Indeed the winds stayed away and we sailed through nearly flat seas towards the pilot station.  This morning we were called by somebody who called himself Port Control. That was a new one as we had never heard about Huatulco Port Control before. It became very quickly clear that this person had been planning this conversation far in advance as his English was very basic. Your could almost “hear” him going through his notes and the questions he wanted to ask before starting the call. Confusion arose at once, as he had not counted on two things: a. being answered by an Irish officer, who pronounces things slightly different, b. Instead of get answers, he was getting questions.  That had not been in the preparation and thus the conversation died away quite rapidly. But he was shortly after replaced by the pilot who had the good news, that he was on station and that it was beautiful weather inside Huatulco Bay. No other ship was scheduled; I could do anything I wanted.  Knowing that the weather would stay nice, I opted for docking on the West side, nose in, so that the gangway would be in the shade of the ship for most of the day and at the same time reducing the walk into the port for our guests by about 600 feet –  ¾ of a ships length. More I could not do and it remained a very warm day.

Today I had something else on my hands. We have new legislation coming towards us. New is a bit much of a word; most of the legislation has been around in the form of various decrees and regulations that are part of laws that have been out there for a while but which are not specifically focused on the seafarer. Now The Maritime Labor Convention 2006 is coming in force, which pulls together under one umbrella all the rules that pertain to a seafarer. How he/she is licensed, how he/she should live, how he/she should get paid, what the rights and obligations are. It is all brought under one umbrella.  Holland America is a trailblazer here and we are the furtherest ahead of all cruise companies in the formal implementation.  99% of the issues in the MLC 2006 we have been doing for a long time already; the main thing we have to do now is to get the crew to understand the new frame work.

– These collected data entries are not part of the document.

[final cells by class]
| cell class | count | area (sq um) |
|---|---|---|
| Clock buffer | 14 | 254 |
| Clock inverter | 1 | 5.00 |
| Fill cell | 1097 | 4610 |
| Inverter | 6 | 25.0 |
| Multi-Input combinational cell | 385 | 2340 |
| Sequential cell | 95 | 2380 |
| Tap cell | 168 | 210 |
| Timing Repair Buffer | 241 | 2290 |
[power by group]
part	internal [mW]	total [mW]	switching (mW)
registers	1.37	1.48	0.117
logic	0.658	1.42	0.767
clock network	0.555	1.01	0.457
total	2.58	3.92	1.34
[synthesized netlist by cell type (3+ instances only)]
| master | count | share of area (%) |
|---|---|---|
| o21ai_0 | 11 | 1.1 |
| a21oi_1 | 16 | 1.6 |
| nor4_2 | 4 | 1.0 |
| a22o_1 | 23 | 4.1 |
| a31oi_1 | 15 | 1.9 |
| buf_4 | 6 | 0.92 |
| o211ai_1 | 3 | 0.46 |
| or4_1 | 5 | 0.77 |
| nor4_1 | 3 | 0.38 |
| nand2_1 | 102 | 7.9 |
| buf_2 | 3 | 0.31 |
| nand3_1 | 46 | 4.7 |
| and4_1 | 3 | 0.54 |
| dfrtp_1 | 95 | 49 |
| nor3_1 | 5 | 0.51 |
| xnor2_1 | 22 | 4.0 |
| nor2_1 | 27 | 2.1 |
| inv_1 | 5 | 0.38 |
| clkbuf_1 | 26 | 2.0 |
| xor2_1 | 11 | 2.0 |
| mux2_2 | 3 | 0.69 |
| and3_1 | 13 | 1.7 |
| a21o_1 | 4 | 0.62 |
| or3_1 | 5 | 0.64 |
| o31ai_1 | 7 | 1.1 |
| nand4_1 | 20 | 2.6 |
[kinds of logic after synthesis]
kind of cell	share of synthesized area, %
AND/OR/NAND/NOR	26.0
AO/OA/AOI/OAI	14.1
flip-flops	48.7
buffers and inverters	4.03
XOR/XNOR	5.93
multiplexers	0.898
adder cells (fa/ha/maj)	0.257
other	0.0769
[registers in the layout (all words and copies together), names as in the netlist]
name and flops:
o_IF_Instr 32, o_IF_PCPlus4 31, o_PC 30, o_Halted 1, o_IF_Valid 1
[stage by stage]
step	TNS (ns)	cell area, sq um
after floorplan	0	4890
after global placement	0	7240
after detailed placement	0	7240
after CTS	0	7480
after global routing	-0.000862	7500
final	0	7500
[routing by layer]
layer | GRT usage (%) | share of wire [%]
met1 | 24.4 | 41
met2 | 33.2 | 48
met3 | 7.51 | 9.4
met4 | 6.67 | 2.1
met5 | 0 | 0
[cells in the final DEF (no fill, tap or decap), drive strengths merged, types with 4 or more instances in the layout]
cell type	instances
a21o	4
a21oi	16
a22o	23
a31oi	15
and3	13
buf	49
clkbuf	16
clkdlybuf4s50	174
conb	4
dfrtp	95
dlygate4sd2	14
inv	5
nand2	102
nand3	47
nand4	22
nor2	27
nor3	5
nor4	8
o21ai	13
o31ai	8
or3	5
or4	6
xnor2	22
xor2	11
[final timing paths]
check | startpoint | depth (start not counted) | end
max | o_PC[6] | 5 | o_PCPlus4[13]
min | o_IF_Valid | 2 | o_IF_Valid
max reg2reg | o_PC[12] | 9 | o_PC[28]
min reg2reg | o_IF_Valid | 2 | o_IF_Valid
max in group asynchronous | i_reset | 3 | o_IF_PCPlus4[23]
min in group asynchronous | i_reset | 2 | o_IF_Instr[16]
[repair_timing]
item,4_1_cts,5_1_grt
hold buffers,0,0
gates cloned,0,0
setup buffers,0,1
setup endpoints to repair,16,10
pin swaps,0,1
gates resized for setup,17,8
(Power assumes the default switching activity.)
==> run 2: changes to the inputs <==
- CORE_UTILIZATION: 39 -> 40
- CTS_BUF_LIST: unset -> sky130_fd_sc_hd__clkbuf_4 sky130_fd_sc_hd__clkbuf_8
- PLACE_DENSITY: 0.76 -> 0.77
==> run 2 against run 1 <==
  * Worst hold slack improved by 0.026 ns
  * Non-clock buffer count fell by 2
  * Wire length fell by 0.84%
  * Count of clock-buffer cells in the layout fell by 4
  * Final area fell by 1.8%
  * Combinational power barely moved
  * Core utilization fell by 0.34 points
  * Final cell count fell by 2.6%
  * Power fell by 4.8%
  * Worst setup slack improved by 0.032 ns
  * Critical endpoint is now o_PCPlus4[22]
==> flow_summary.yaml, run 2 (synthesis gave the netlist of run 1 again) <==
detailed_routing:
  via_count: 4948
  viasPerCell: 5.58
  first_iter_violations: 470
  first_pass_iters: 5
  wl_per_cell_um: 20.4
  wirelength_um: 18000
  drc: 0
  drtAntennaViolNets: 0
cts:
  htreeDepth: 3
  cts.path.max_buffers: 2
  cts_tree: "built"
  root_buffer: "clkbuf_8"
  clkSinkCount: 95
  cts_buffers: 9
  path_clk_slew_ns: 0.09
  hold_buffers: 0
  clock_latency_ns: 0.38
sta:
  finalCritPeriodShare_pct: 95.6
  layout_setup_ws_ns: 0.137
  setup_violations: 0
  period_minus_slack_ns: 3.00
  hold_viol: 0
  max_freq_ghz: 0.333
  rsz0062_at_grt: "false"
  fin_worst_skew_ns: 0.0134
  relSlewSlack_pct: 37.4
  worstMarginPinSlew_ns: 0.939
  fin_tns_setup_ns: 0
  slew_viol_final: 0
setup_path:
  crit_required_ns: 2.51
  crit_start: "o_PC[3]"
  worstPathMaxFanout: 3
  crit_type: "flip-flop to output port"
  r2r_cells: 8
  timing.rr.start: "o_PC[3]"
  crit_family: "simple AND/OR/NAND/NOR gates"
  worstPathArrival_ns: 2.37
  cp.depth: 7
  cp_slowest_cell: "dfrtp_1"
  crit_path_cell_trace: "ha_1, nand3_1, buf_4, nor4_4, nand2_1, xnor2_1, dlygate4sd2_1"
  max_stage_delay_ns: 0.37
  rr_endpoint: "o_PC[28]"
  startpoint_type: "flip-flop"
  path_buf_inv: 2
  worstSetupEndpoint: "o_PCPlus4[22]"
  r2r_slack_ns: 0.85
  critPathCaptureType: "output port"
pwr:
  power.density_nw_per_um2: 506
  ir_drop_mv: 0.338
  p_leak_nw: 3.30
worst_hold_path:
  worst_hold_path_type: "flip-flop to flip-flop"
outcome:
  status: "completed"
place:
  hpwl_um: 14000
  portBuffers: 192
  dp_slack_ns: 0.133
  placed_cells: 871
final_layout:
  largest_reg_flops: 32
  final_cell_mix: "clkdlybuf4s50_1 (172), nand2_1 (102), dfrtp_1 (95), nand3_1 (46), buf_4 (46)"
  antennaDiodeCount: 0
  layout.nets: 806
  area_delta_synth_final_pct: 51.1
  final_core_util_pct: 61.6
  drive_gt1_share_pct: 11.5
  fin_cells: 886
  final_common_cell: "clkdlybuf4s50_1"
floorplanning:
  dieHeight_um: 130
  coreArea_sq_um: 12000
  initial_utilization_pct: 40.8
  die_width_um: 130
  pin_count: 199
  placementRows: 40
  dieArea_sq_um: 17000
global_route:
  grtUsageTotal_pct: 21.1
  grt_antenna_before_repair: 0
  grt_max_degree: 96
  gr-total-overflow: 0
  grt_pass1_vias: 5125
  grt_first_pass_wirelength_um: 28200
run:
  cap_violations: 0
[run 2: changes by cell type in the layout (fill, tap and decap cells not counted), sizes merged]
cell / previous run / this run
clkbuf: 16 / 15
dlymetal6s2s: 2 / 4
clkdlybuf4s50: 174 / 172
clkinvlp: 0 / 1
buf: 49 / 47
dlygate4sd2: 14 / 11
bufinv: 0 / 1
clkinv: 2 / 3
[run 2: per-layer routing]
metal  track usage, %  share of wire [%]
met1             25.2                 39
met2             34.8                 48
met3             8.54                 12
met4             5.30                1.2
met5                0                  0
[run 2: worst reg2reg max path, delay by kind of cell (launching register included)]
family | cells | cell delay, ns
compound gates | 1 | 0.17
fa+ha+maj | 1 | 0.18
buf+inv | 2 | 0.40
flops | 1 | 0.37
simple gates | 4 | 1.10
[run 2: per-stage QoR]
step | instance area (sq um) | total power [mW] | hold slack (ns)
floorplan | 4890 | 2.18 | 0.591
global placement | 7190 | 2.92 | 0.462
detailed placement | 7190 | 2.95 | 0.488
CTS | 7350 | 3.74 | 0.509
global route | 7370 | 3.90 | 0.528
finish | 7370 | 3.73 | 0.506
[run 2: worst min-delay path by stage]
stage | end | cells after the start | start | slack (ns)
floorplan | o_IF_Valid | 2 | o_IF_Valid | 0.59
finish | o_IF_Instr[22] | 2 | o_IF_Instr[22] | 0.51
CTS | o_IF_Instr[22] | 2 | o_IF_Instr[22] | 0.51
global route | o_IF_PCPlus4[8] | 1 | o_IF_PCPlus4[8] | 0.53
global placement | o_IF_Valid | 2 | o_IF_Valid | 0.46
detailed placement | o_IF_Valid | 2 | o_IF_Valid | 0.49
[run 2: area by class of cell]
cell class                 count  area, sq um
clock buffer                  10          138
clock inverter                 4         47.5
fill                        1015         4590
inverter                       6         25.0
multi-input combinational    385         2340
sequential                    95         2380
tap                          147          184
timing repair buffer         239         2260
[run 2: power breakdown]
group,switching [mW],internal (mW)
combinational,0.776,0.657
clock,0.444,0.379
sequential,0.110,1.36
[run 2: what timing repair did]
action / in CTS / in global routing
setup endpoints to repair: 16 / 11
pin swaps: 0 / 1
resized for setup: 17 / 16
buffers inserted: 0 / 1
==> config.mk <==
export PLATFORM = sky130hd
export DESIGN_NAME = ccff_config_loader
export DESIGN_NICKNAME = d
export VERILOG_FILES = /design/src/rtl/ccff_config_loader.sv
export SDC_FILE = /design/constraint.sdc
export NUM_CORES = 1
export LEC_CHECK = 0
export ABC_CLOCK_PERIOD_IN_PS = 5600
export BUFFER_PORTS_ARGS = -buffer_cell sky130_fd_sc_hd__buf_4
export CORE_ASPECT_RATIO = 0.5
export CORE_MARGIN = 1
export CORE_UTILIZATION = 63
export CTS_CLUSTER_SIZE = 30
export DETAILED_ROUTE_END_ITERATION = 16
export PLACE_DENSITY_LB_ADDON = 0.15
export SETUP_SLACK_MARGIN = 0.05
export SYNTH_ARGS = -nofsm -noshare
export SYNTH_HDL_FRONTEND = slang
export SYNTH_SLANG_ARGS = --single-unit
==> constraint.sdc <==
create_clock -name prog_clk -period 5.6 [get_ports prog_clk]
set_input_delay 0.84 -clock prog_clk [delete_from_list [all_inputs] [get_ports prog_clk]]
set_output_delay 0.84 -clock prog_clk [all_outputs]
set_load 0.02 [all_outputs]
==> src/rtl/ccff_config_loader.sv <==
// Configuration-chain loader: takes host words over valid/ready, shifts them MSB-first into
// the ccff chain and optionally checks that the tail reads zero while the chain is loaded.
module ccff_config_loader #(
    parameter int CHAIN_LEN = 62,
    parameter int WORD_W    = 8,
    parameter int CNT_W     = 16
) (
    input  logic              prog_clk,
    input  logic              pReset,
    input  logic              start,
    input  logic              abort,
    input  logic              chk_en,
    input  logic [WORD_W-1:0] cfg_data,
    input  logic              cfg_valid,
    output logic              cfg_ready,
    output logic              ccff_head,
    input  logic              ccff_tail,
    output logic              ccff_shift_en,
    output logic              busy,
    output logic              done,
    output logic              error
);

    localparam int BL_W          = $clog2(WORD_W + 1);
    localparam int NUM_WORDS     = (CHAIN_LEN + WORD_W - 1) / WORD_W;
    localparam int LAST_BITS     = CHAIN_LEN - (NUM_WORDS - 1) * WORD_W;
    localparam logic [CNT_W-1:0] NUM_WORDS_C  = CNT_W'(NUM_WORDS);
    localparam logic [CNT_W-1:0] LAST_WORD_C  = CNT_W'(NUM_WORDS - 1);
    localparam logic [CNT_W-1:0] LAST_BIT_C   = CNT_W'(CHAIN_LEN - 1);
    localparam logic [BL_W-1:0]  FULL_BITS_C  = BL_W'(WORD_W);
    localparam logic [BL_W-1:0]  LAST_BITS_C  = BL_W'(LAST_BITS);

    typedef enum logic [1:0] {
        ST_IDLE,
        ST_LOAD,
        ST_DONE
    } state_t;

    state_t            state_reg, state_next;
    logic [WORD_W-1:0] sreg_reg;
    logic [BL_W-1:0]   bits_left_reg;
    logic [CNT_W-1:0]  bit_total_reg;
    logic [CNT_W-1:0]  words_acc_reg;
    logic              chk_reg;
    logic              error_reg;

    logic shifting;
    logic accept;
    logic last_shift;
    logic start_load;

    assign shifting   = (state_reg == ST_LOAD) && (bits_left_reg != '0);
    // A new word may land on the same edge the buffer's final bit leaves, keeping shifts gapless.
    assign cfg_ready  = (state_reg == ST_LOAD) && (words_acc_reg < NUM_WORDS_C) &&
                        ((bits_left_reg == '0) || ((bits_left_reg == BL_W'(1)) && shifting));
    assign accept     = cfg_valid && cfg_ready;
    assign last_shift = shifting && (bit_total_reg == LAST_BIT_C);
    assign start_load = start && (state_reg != ST_LOAD);

    assign ccff_head     = sreg_reg[WORD_W-1];
    assign ccff_shift_en = shifting;
    assign busy          = (state_reg == ST_LOAD);
    assign done          = (state_reg == ST_DONE);
    assign error         = error_reg;

    always_ff @(posedge prog_clk or posedge pReset) begin
        if (pReset) begin
            state_reg <= ST_IDLE;
        end else begin
            state_reg <= state_next;
        end
    end

    always_comb begin
        state_next = state_reg;
        if (abort) begin
            state_next = ST_IDLE;
        end else begin
            case (state_reg)
                ST_IDLE: if (start)      state_next = ST_LOAD;
                ST_LOAD: if (last_shift) state_next = ST_DONE;
                ST_DONE: if (start)      state_next = ST_LOAD;
                default:                 state_next = ST_IDLE;
            endcase
        end
    end

    always_ff @(posedge prog_clk or posedge pReset) begin
        if (pReset) begin
            sreg_reg      <= '0;
            bits_left_reg <= '0;
            bit_total_reg <= '0;
            words_acc_reg <= '0;
            chk_reg       <= 1'b0;
            error_reg     <= 1'b0;
        end else if (abort) begin
            sreg_reg      <= '0;
            bits_left_reg <= '0;
            bit_total_reg <= '0;
            words_acc_reg <= '0;
        end else if (start_load) begin
            sreg_reg      <= '0;
            bits_left_reg <= '0;
            bit_total_reg <= '0;
            words_acc_reg <= '0;
            chk_reg       <= chk_en;
            error_reg     <= 1'b0;
        end else if (state_reg == ST_LOAD) begin
            if (shifting) begin
                sreg_reg      <= sreg_reg << 1;
                bits_left_reg <= bits_left_reg - BL_W'(1);
                bit_total_reg <= bit_total_reg + CNT_W'(1);
                if (chk_reg && ccff_tail) begin
                    error_reg <= 1'b1;
                end
                // Drop the unused low bits of the final word so they never reach the head.
                if (last_shift) begin
                    sreg_reg      <= '0;
                    bits_left_reg <= '0;
                end
            end
            if (accept) begin
                sreg_reg      <= cfg_data;
                bits_left_reg <= (words_acc_reg == LAST_WORD_C) ? LAST_BITS_C : FULL_BITS_C;
                words_acc_reg <= words_acc_reg + CNT_W'(1);
            end
        end
    end

endmodule

# == Word-level counts from Yosys, hierarchy flattened ==
# Index checks and enable logic that the tools add are counted.
# word_totals
wordCells,75
regBits,48
inputBits,15
# op_classes
order_cmp,1
addsub,3
n_mux,29
bitwise,1
reduce_logical,26
eq_ne,8
# op_table
cell,count
two-way mux 16 bit,8
two-way mux 8 bit,6
"adder 16 x 1 -> 16 bit, second input constant",2
two-way mux 4 bit,7
"equality test 16 x 3 -> 1 bit, second input constant",1
"equality test 16 x 6 -> 1 bit, second input constant",1
"less-than comparator 16 x 4 -> 1 bit, second input constant",1
AND reduction 2 bit,5
nonzero test 3 bit,3
logical AND 1 bit,8
nonzero test 4 bit,2
two-way mux 2 bit,3
nonzero test 2 bit,3
"equality test 4 x 1 -> 1 bit, second input constant",1
zero test 4 bit,1
two-way mux 1 bit,4
case mux 2 bit (2 select lines),1
AND reduction 4 bit,1
"subtractor 4 x 1 -> 4 bit, second input constant",1
"inequality test 3 x 1 -> 1 bit, second input constant",1
"inequality test 3 x 2 -> 1 bit, second input constant",1
"equality test 2 x 1 -> 1 bit, second input constant",1
"equality test 2 bit, second input constant",1
zero test 2 bit,1
other kinds (4),4

# == Logic depth before layout (Yosys ltp) ==
# depth
word_depth,10
ltp_mapped,8

# == Least setup slack after synthesis ==
# No wires, ideal clock.
# synth_timing
path_kind,register to output
start,reg bits_left_reg[0]
end,out cfg_ready
required_time_ns,4.760
stages_incl_launch_ff,5
setup_slack_ns,3.282
arrival_ns,1.478
n_path_buf,0
cell_sequence,dfrtp_1 > inv_1 > ha_1 > o2111ai_4 > nor3b_1
# synth_between
elab_chain_cells,5
# synth_lines
item,line_no,source
from (decl),41,logic [BL_W-1:0] bits_left_reg;
from (signal assigned),111,bits_left_reg <= bits_left_reg - BL_W'(1);
from (signal assigned),124,bits_left_reg <= (words_acc_reg == LAST_WORD_C) ? LAST_BITS_C : FULL_BITS_C;
nonzero test 4 bit,52,assign shifting = (state_reg == ST_LOAD) && (bits_left_reg != '0);
logical AND 1 bit,52,
logical AND 1 bit,55,((bits_left_reg == '0) || ((bits_left_reg == BL_W'(1)) && shifting));
logical OR 1 bit *,55,
logical AND 1 bit *,54,assign cfg_ready = (state_reg == ST_LOAD) && (words_acc_reg < NUM_WORDS_C) &&
to (decl),15,"output logic cfg_ready,"
# Every way passes the cells marked *; elsewhere a longest branch is shown, timed or not.

# == Worst setup path in the final report ==
# layout_timing
start,reg bits_left_reg[0]
end,out ccff_shift_en
# layout_between
elab_chain_cells,2
# layout_lines
item,line_no,source
nonzero test 4 bit,52,
logical AND 1 bit,52,
to (decl),18,"output logic ccff_shift_en,"
# Every way passes these cells.

==> impl_metrics.py <==
metrics = {
    "status": {
        "status": "complete, no violations",
    },
    "drt": {
        "routed_via_density": 6.132,
        "drt_pass1_iterations": 5,
        "drc": 0,
        "wirelength_um": 4621,
        "routedWlPerCell_um": 14.91,
        "ant_nets": 0,
        "drtIter0Drc": 106,
        "vias": 1901,
    },
    "setup_path": {
        "cp.arrival_ps": 1740,
        "crit_fanout": 6,
        "cp-end-kind": "primary output",
        "start_kind": "register",
        "critPathKind": "register to primary output",
        "required_ps": 4760,
    },
    "floorplan": {
        "fp.dieH_um": 45.42,
        "fp.coreArea_um2": 3510,
        "die_w_um": 88.83,
        "die_area_um2": 4034,
        "rows": 15,
        "initial_core_util": 0.6766,
        "boundaryPins": 21,
    },
    "timing": {
        "rsz0062_at_grt": "false",
        "tightest_slew_ps": 966.5,
        "post-route-period-util": 0.4606,
        "report.final.slew_viol_count": 0,
        "relSlewSlack": 0.3548,
        "setup-tns-final_ps": 0,
        "clock_skew_ps": 6.515,
        "period_needed_ps": 2579,
        "setup_viol": 0,
        "fmax_mhz": 387.7,
        "hold_viol_final": 0,
    },
    "logic_synthesis": {
        "synth_cell_type_count": 46,
        "async_reset_ff_frac": 1.000,
        "synth_top_family_by_area": "simple AND/OR/NAND/NOR gates",
        "ys_ff_latch": 48,
        "synth_fa_ha_area_frac": 0.03161,
        "avgSynthCellArea_um2": 9.895,
        "synth_cells": 240,
        "synth_compound_area_frac": 0.1781,
        "synthMuxAreaShare": 0.008957,
        "synth_xor_area_frac": 0.01844,
        "ys_seq_area_frac": 0.5058,
        "synth-simple-area-share": 0.2113,
        "yosys_warnings": 0,
        "ys_dominant_reg_cell": "dfrtp_1",
        "synth_nets": 261,
        "synth-edff-count": 0,
        "syn_area_um2": 2375,
    },
    "cts": {
        "clockBufferDepth": 2,
        "clock_latency_ps": 300,
        "postCtsResizedCells": 0,
        "cts_setup_buffers": 0,
        "cts_tree": "done",
        "cts.sinks": 48,
        "path_clk_slew_ps": 90,
        "htreeDepth": 2,
        "holdBufCountCts": 0,
        "cts_buffers": 5,
        "cts_root_buffer": "clkbuf_8",
    },
    "layout": {
        "drive_gt1_frac": 0.1583,
        "final_common_cell": "dfrtp_1",
        "layout.nets": 279,
        "final_cell_mix": "48 x dfrtp_1, 23 x nand2_1, 23 x o21ai_0, 23 x buf_4, 18 x a21oi_1",
        "antennaDiodeCount": 0,
        "area_delta_synth_final_pct": 13.86,
    },
    "grt": {
        "antenna_found_initial": 0,
        "grt_pass1_vias": 1745,
        "overflow": 0,
        "grt_pass1_wl_um": 7810,
        "grt_use_total": 0.2602,
        "grt_max_degree": 49,
    },
    "power_and_ir_drop": {
        "p_seq_frac": 0.456,
        "leakage_uw": 0.001222,
        "internal-power_uw": 624.2,
        "p_per_area_nw_per_um2": 301.2,
        "pwr-share-comb": 0.130,
        "switching_share": 0.2335,
        "switchingPower_uw": 190.2,
        "vdd_drop_max_v": 0.0002525,
        "total_power_uw": 814.4,
        "clock_power_share": 0.414,
    },
    "hold_path": {
        "hp-class": "register to register",
    },
    "run": {
        "cap_violations": 0,
    },
    "placed_design": {
        "place_hpwl_um": 3042,
        "gp_congestion": 0.8518,
        "portBuffers": 20,
    },
}
==> path summary, 6_finish.rpt <==
| check | from | endpoint | slack, ps | depth (start not counted) |
|---|---|---|---|---|
| max in group asynchronous | pReset | words_acc_reg[10]$_DFFE_PP0P_ | 4230 | 2 |
| max | bits_left_reg[0]$_DFFE_PP0P_ | ccff_shift_en | 3020 | 5 |
| max reg2reg | bits_left_reg[0]$_DFFE_PP0P_ | bits_left_reg[3]$_DFFE_PP0P_ | 3270 | 6 |
| min in group asynchronous | pReset | bit_total_reg[7]$_DFFE_PP0P_ | 760 | 2 |
| min | words_acc_reg[4]$_DFFE_PP0P_ | words_acc_reg[4]$_DFFE_PP0P_ | 490 | 1 |
| min reg2reg | words_acc_reg[4]$_DFFE_PP0P_ | words_acc_reg[4]$_DFFE_PP0P_ | 490 | 1 |
==> cells in the mapped netlist (3+ instances only) <==
cell / count / area, um2
dfrtp_1: 48 / 1201
ha_1: 6 / 75.07
nand3_1: 6 / 30.03
nor4_1: 4 / 25.02
and2_1: 12 / 75.07
clkbuf_1: 7 / 26.28
xor2_1: 3 / 26.28
a21oi_1: 18 / 90.09
inv_1: 9 / 33.78
and3_1: 3 / 18.77
o21ai_0: 23 / 115.1
a221oi_1: 7 / 61.31
nand2_1: 23 / 86.33
nand4_1: 8 / 50.05
nor2_1: 13 / 48.80
nor3_1: 9 / 45.04
==> worst max-delay path, cell delays in order (launching register included) <==
cell and delay (ps):
dfrtp_1 440, inv_1 110, ha_1 290, a21o_1 250, inv_1 180, buf_4 170
==> routing by layer <==
layer	vias to the layer above	GRT usage	wire, um
met3	9	0.06341	216
li1	901	-	-
met2	53	0.4308	2212
met4	0	0.06774	48
met5	-	0	0
met1	938	0.3524	2142
==> layout make-up <==
| type | count | area (um2) |
|---|---|---|
| clock buffers | 5 | 68.82 |
| clock inverters | 3 | 90.09 |
| fillers | 229 | 805.8 |
| inverters | 10 | 42.54 |
| multi-input cells | 170 | 1065 |
| flip-flops and latches | 48 | 1201 |
| well taps | 51 | 63.81 |
| repair buffers | 23 | 172.7 |
==> kinds of logic after synthesis <==
| family | after synthesis |
|---|---|
| xor gates and xnor gates | 5 |
| AOI/OAI and AO/OA | 65 |
| and+or+nand+nor | 92 |
| DFF | 48 |
| adders and majority gates | 6 |
| muxes | 2 |
| buffers and inverters | 22 |
==> power groups by stage <==
stage / clock network, uW / registers [uW] / logic (uW)
2_1_floorplan: 0 / 376 / 76.7
4_1_cts: 341 / 371 / 106
3_5_place_dp: 0 / 378 / 106
3_3_place_gp: 0 / 377 / 102
5_1_grt: 351 / 373 / 118
6_report: 337 / 371 / 106
==> through the flow <==
| step | hold WS (ps) | std cells | util | setup slack, ps | cell area, um2 |
|---|---|---|---|---|---|
| finish | 490.9 | 310 | 0.7704 | 3021 | 2704 |
| global placement | 468.9 | 302 | 0.7251 | 3234 | 2545 |
| floorplan | 453.9 | 240 | - | 3282 | 2375 |
| CTS | 496.6 | 310 | 0.7704 | 3019 | 2704 |
| detailed placement | 471.9 | 302 | 0.7251 | 3184 | 2545 |
| global route | 517.7 | 310 | 0.7704 | 2905 | 2704 |
No activity file was read; power rests on OpenSTA's default activity.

To put it simply; the crew knows how a car is parked. What they need to know is why it is always parked back in and why a Holland America car has four headlights and not two. (Only two might be compulsory, but if you opt for four, then the driver has to be able to explain the why…..) Thus today we held two meetings so that all crew had the chance to attend. Then in May there is an audit by an outside regulator and if we pass, which we will without issues as our standards are much higher than the requirements, we will be issued with a Document of Compliance. This means that each port in the world knows that the ship and its crew are in good order.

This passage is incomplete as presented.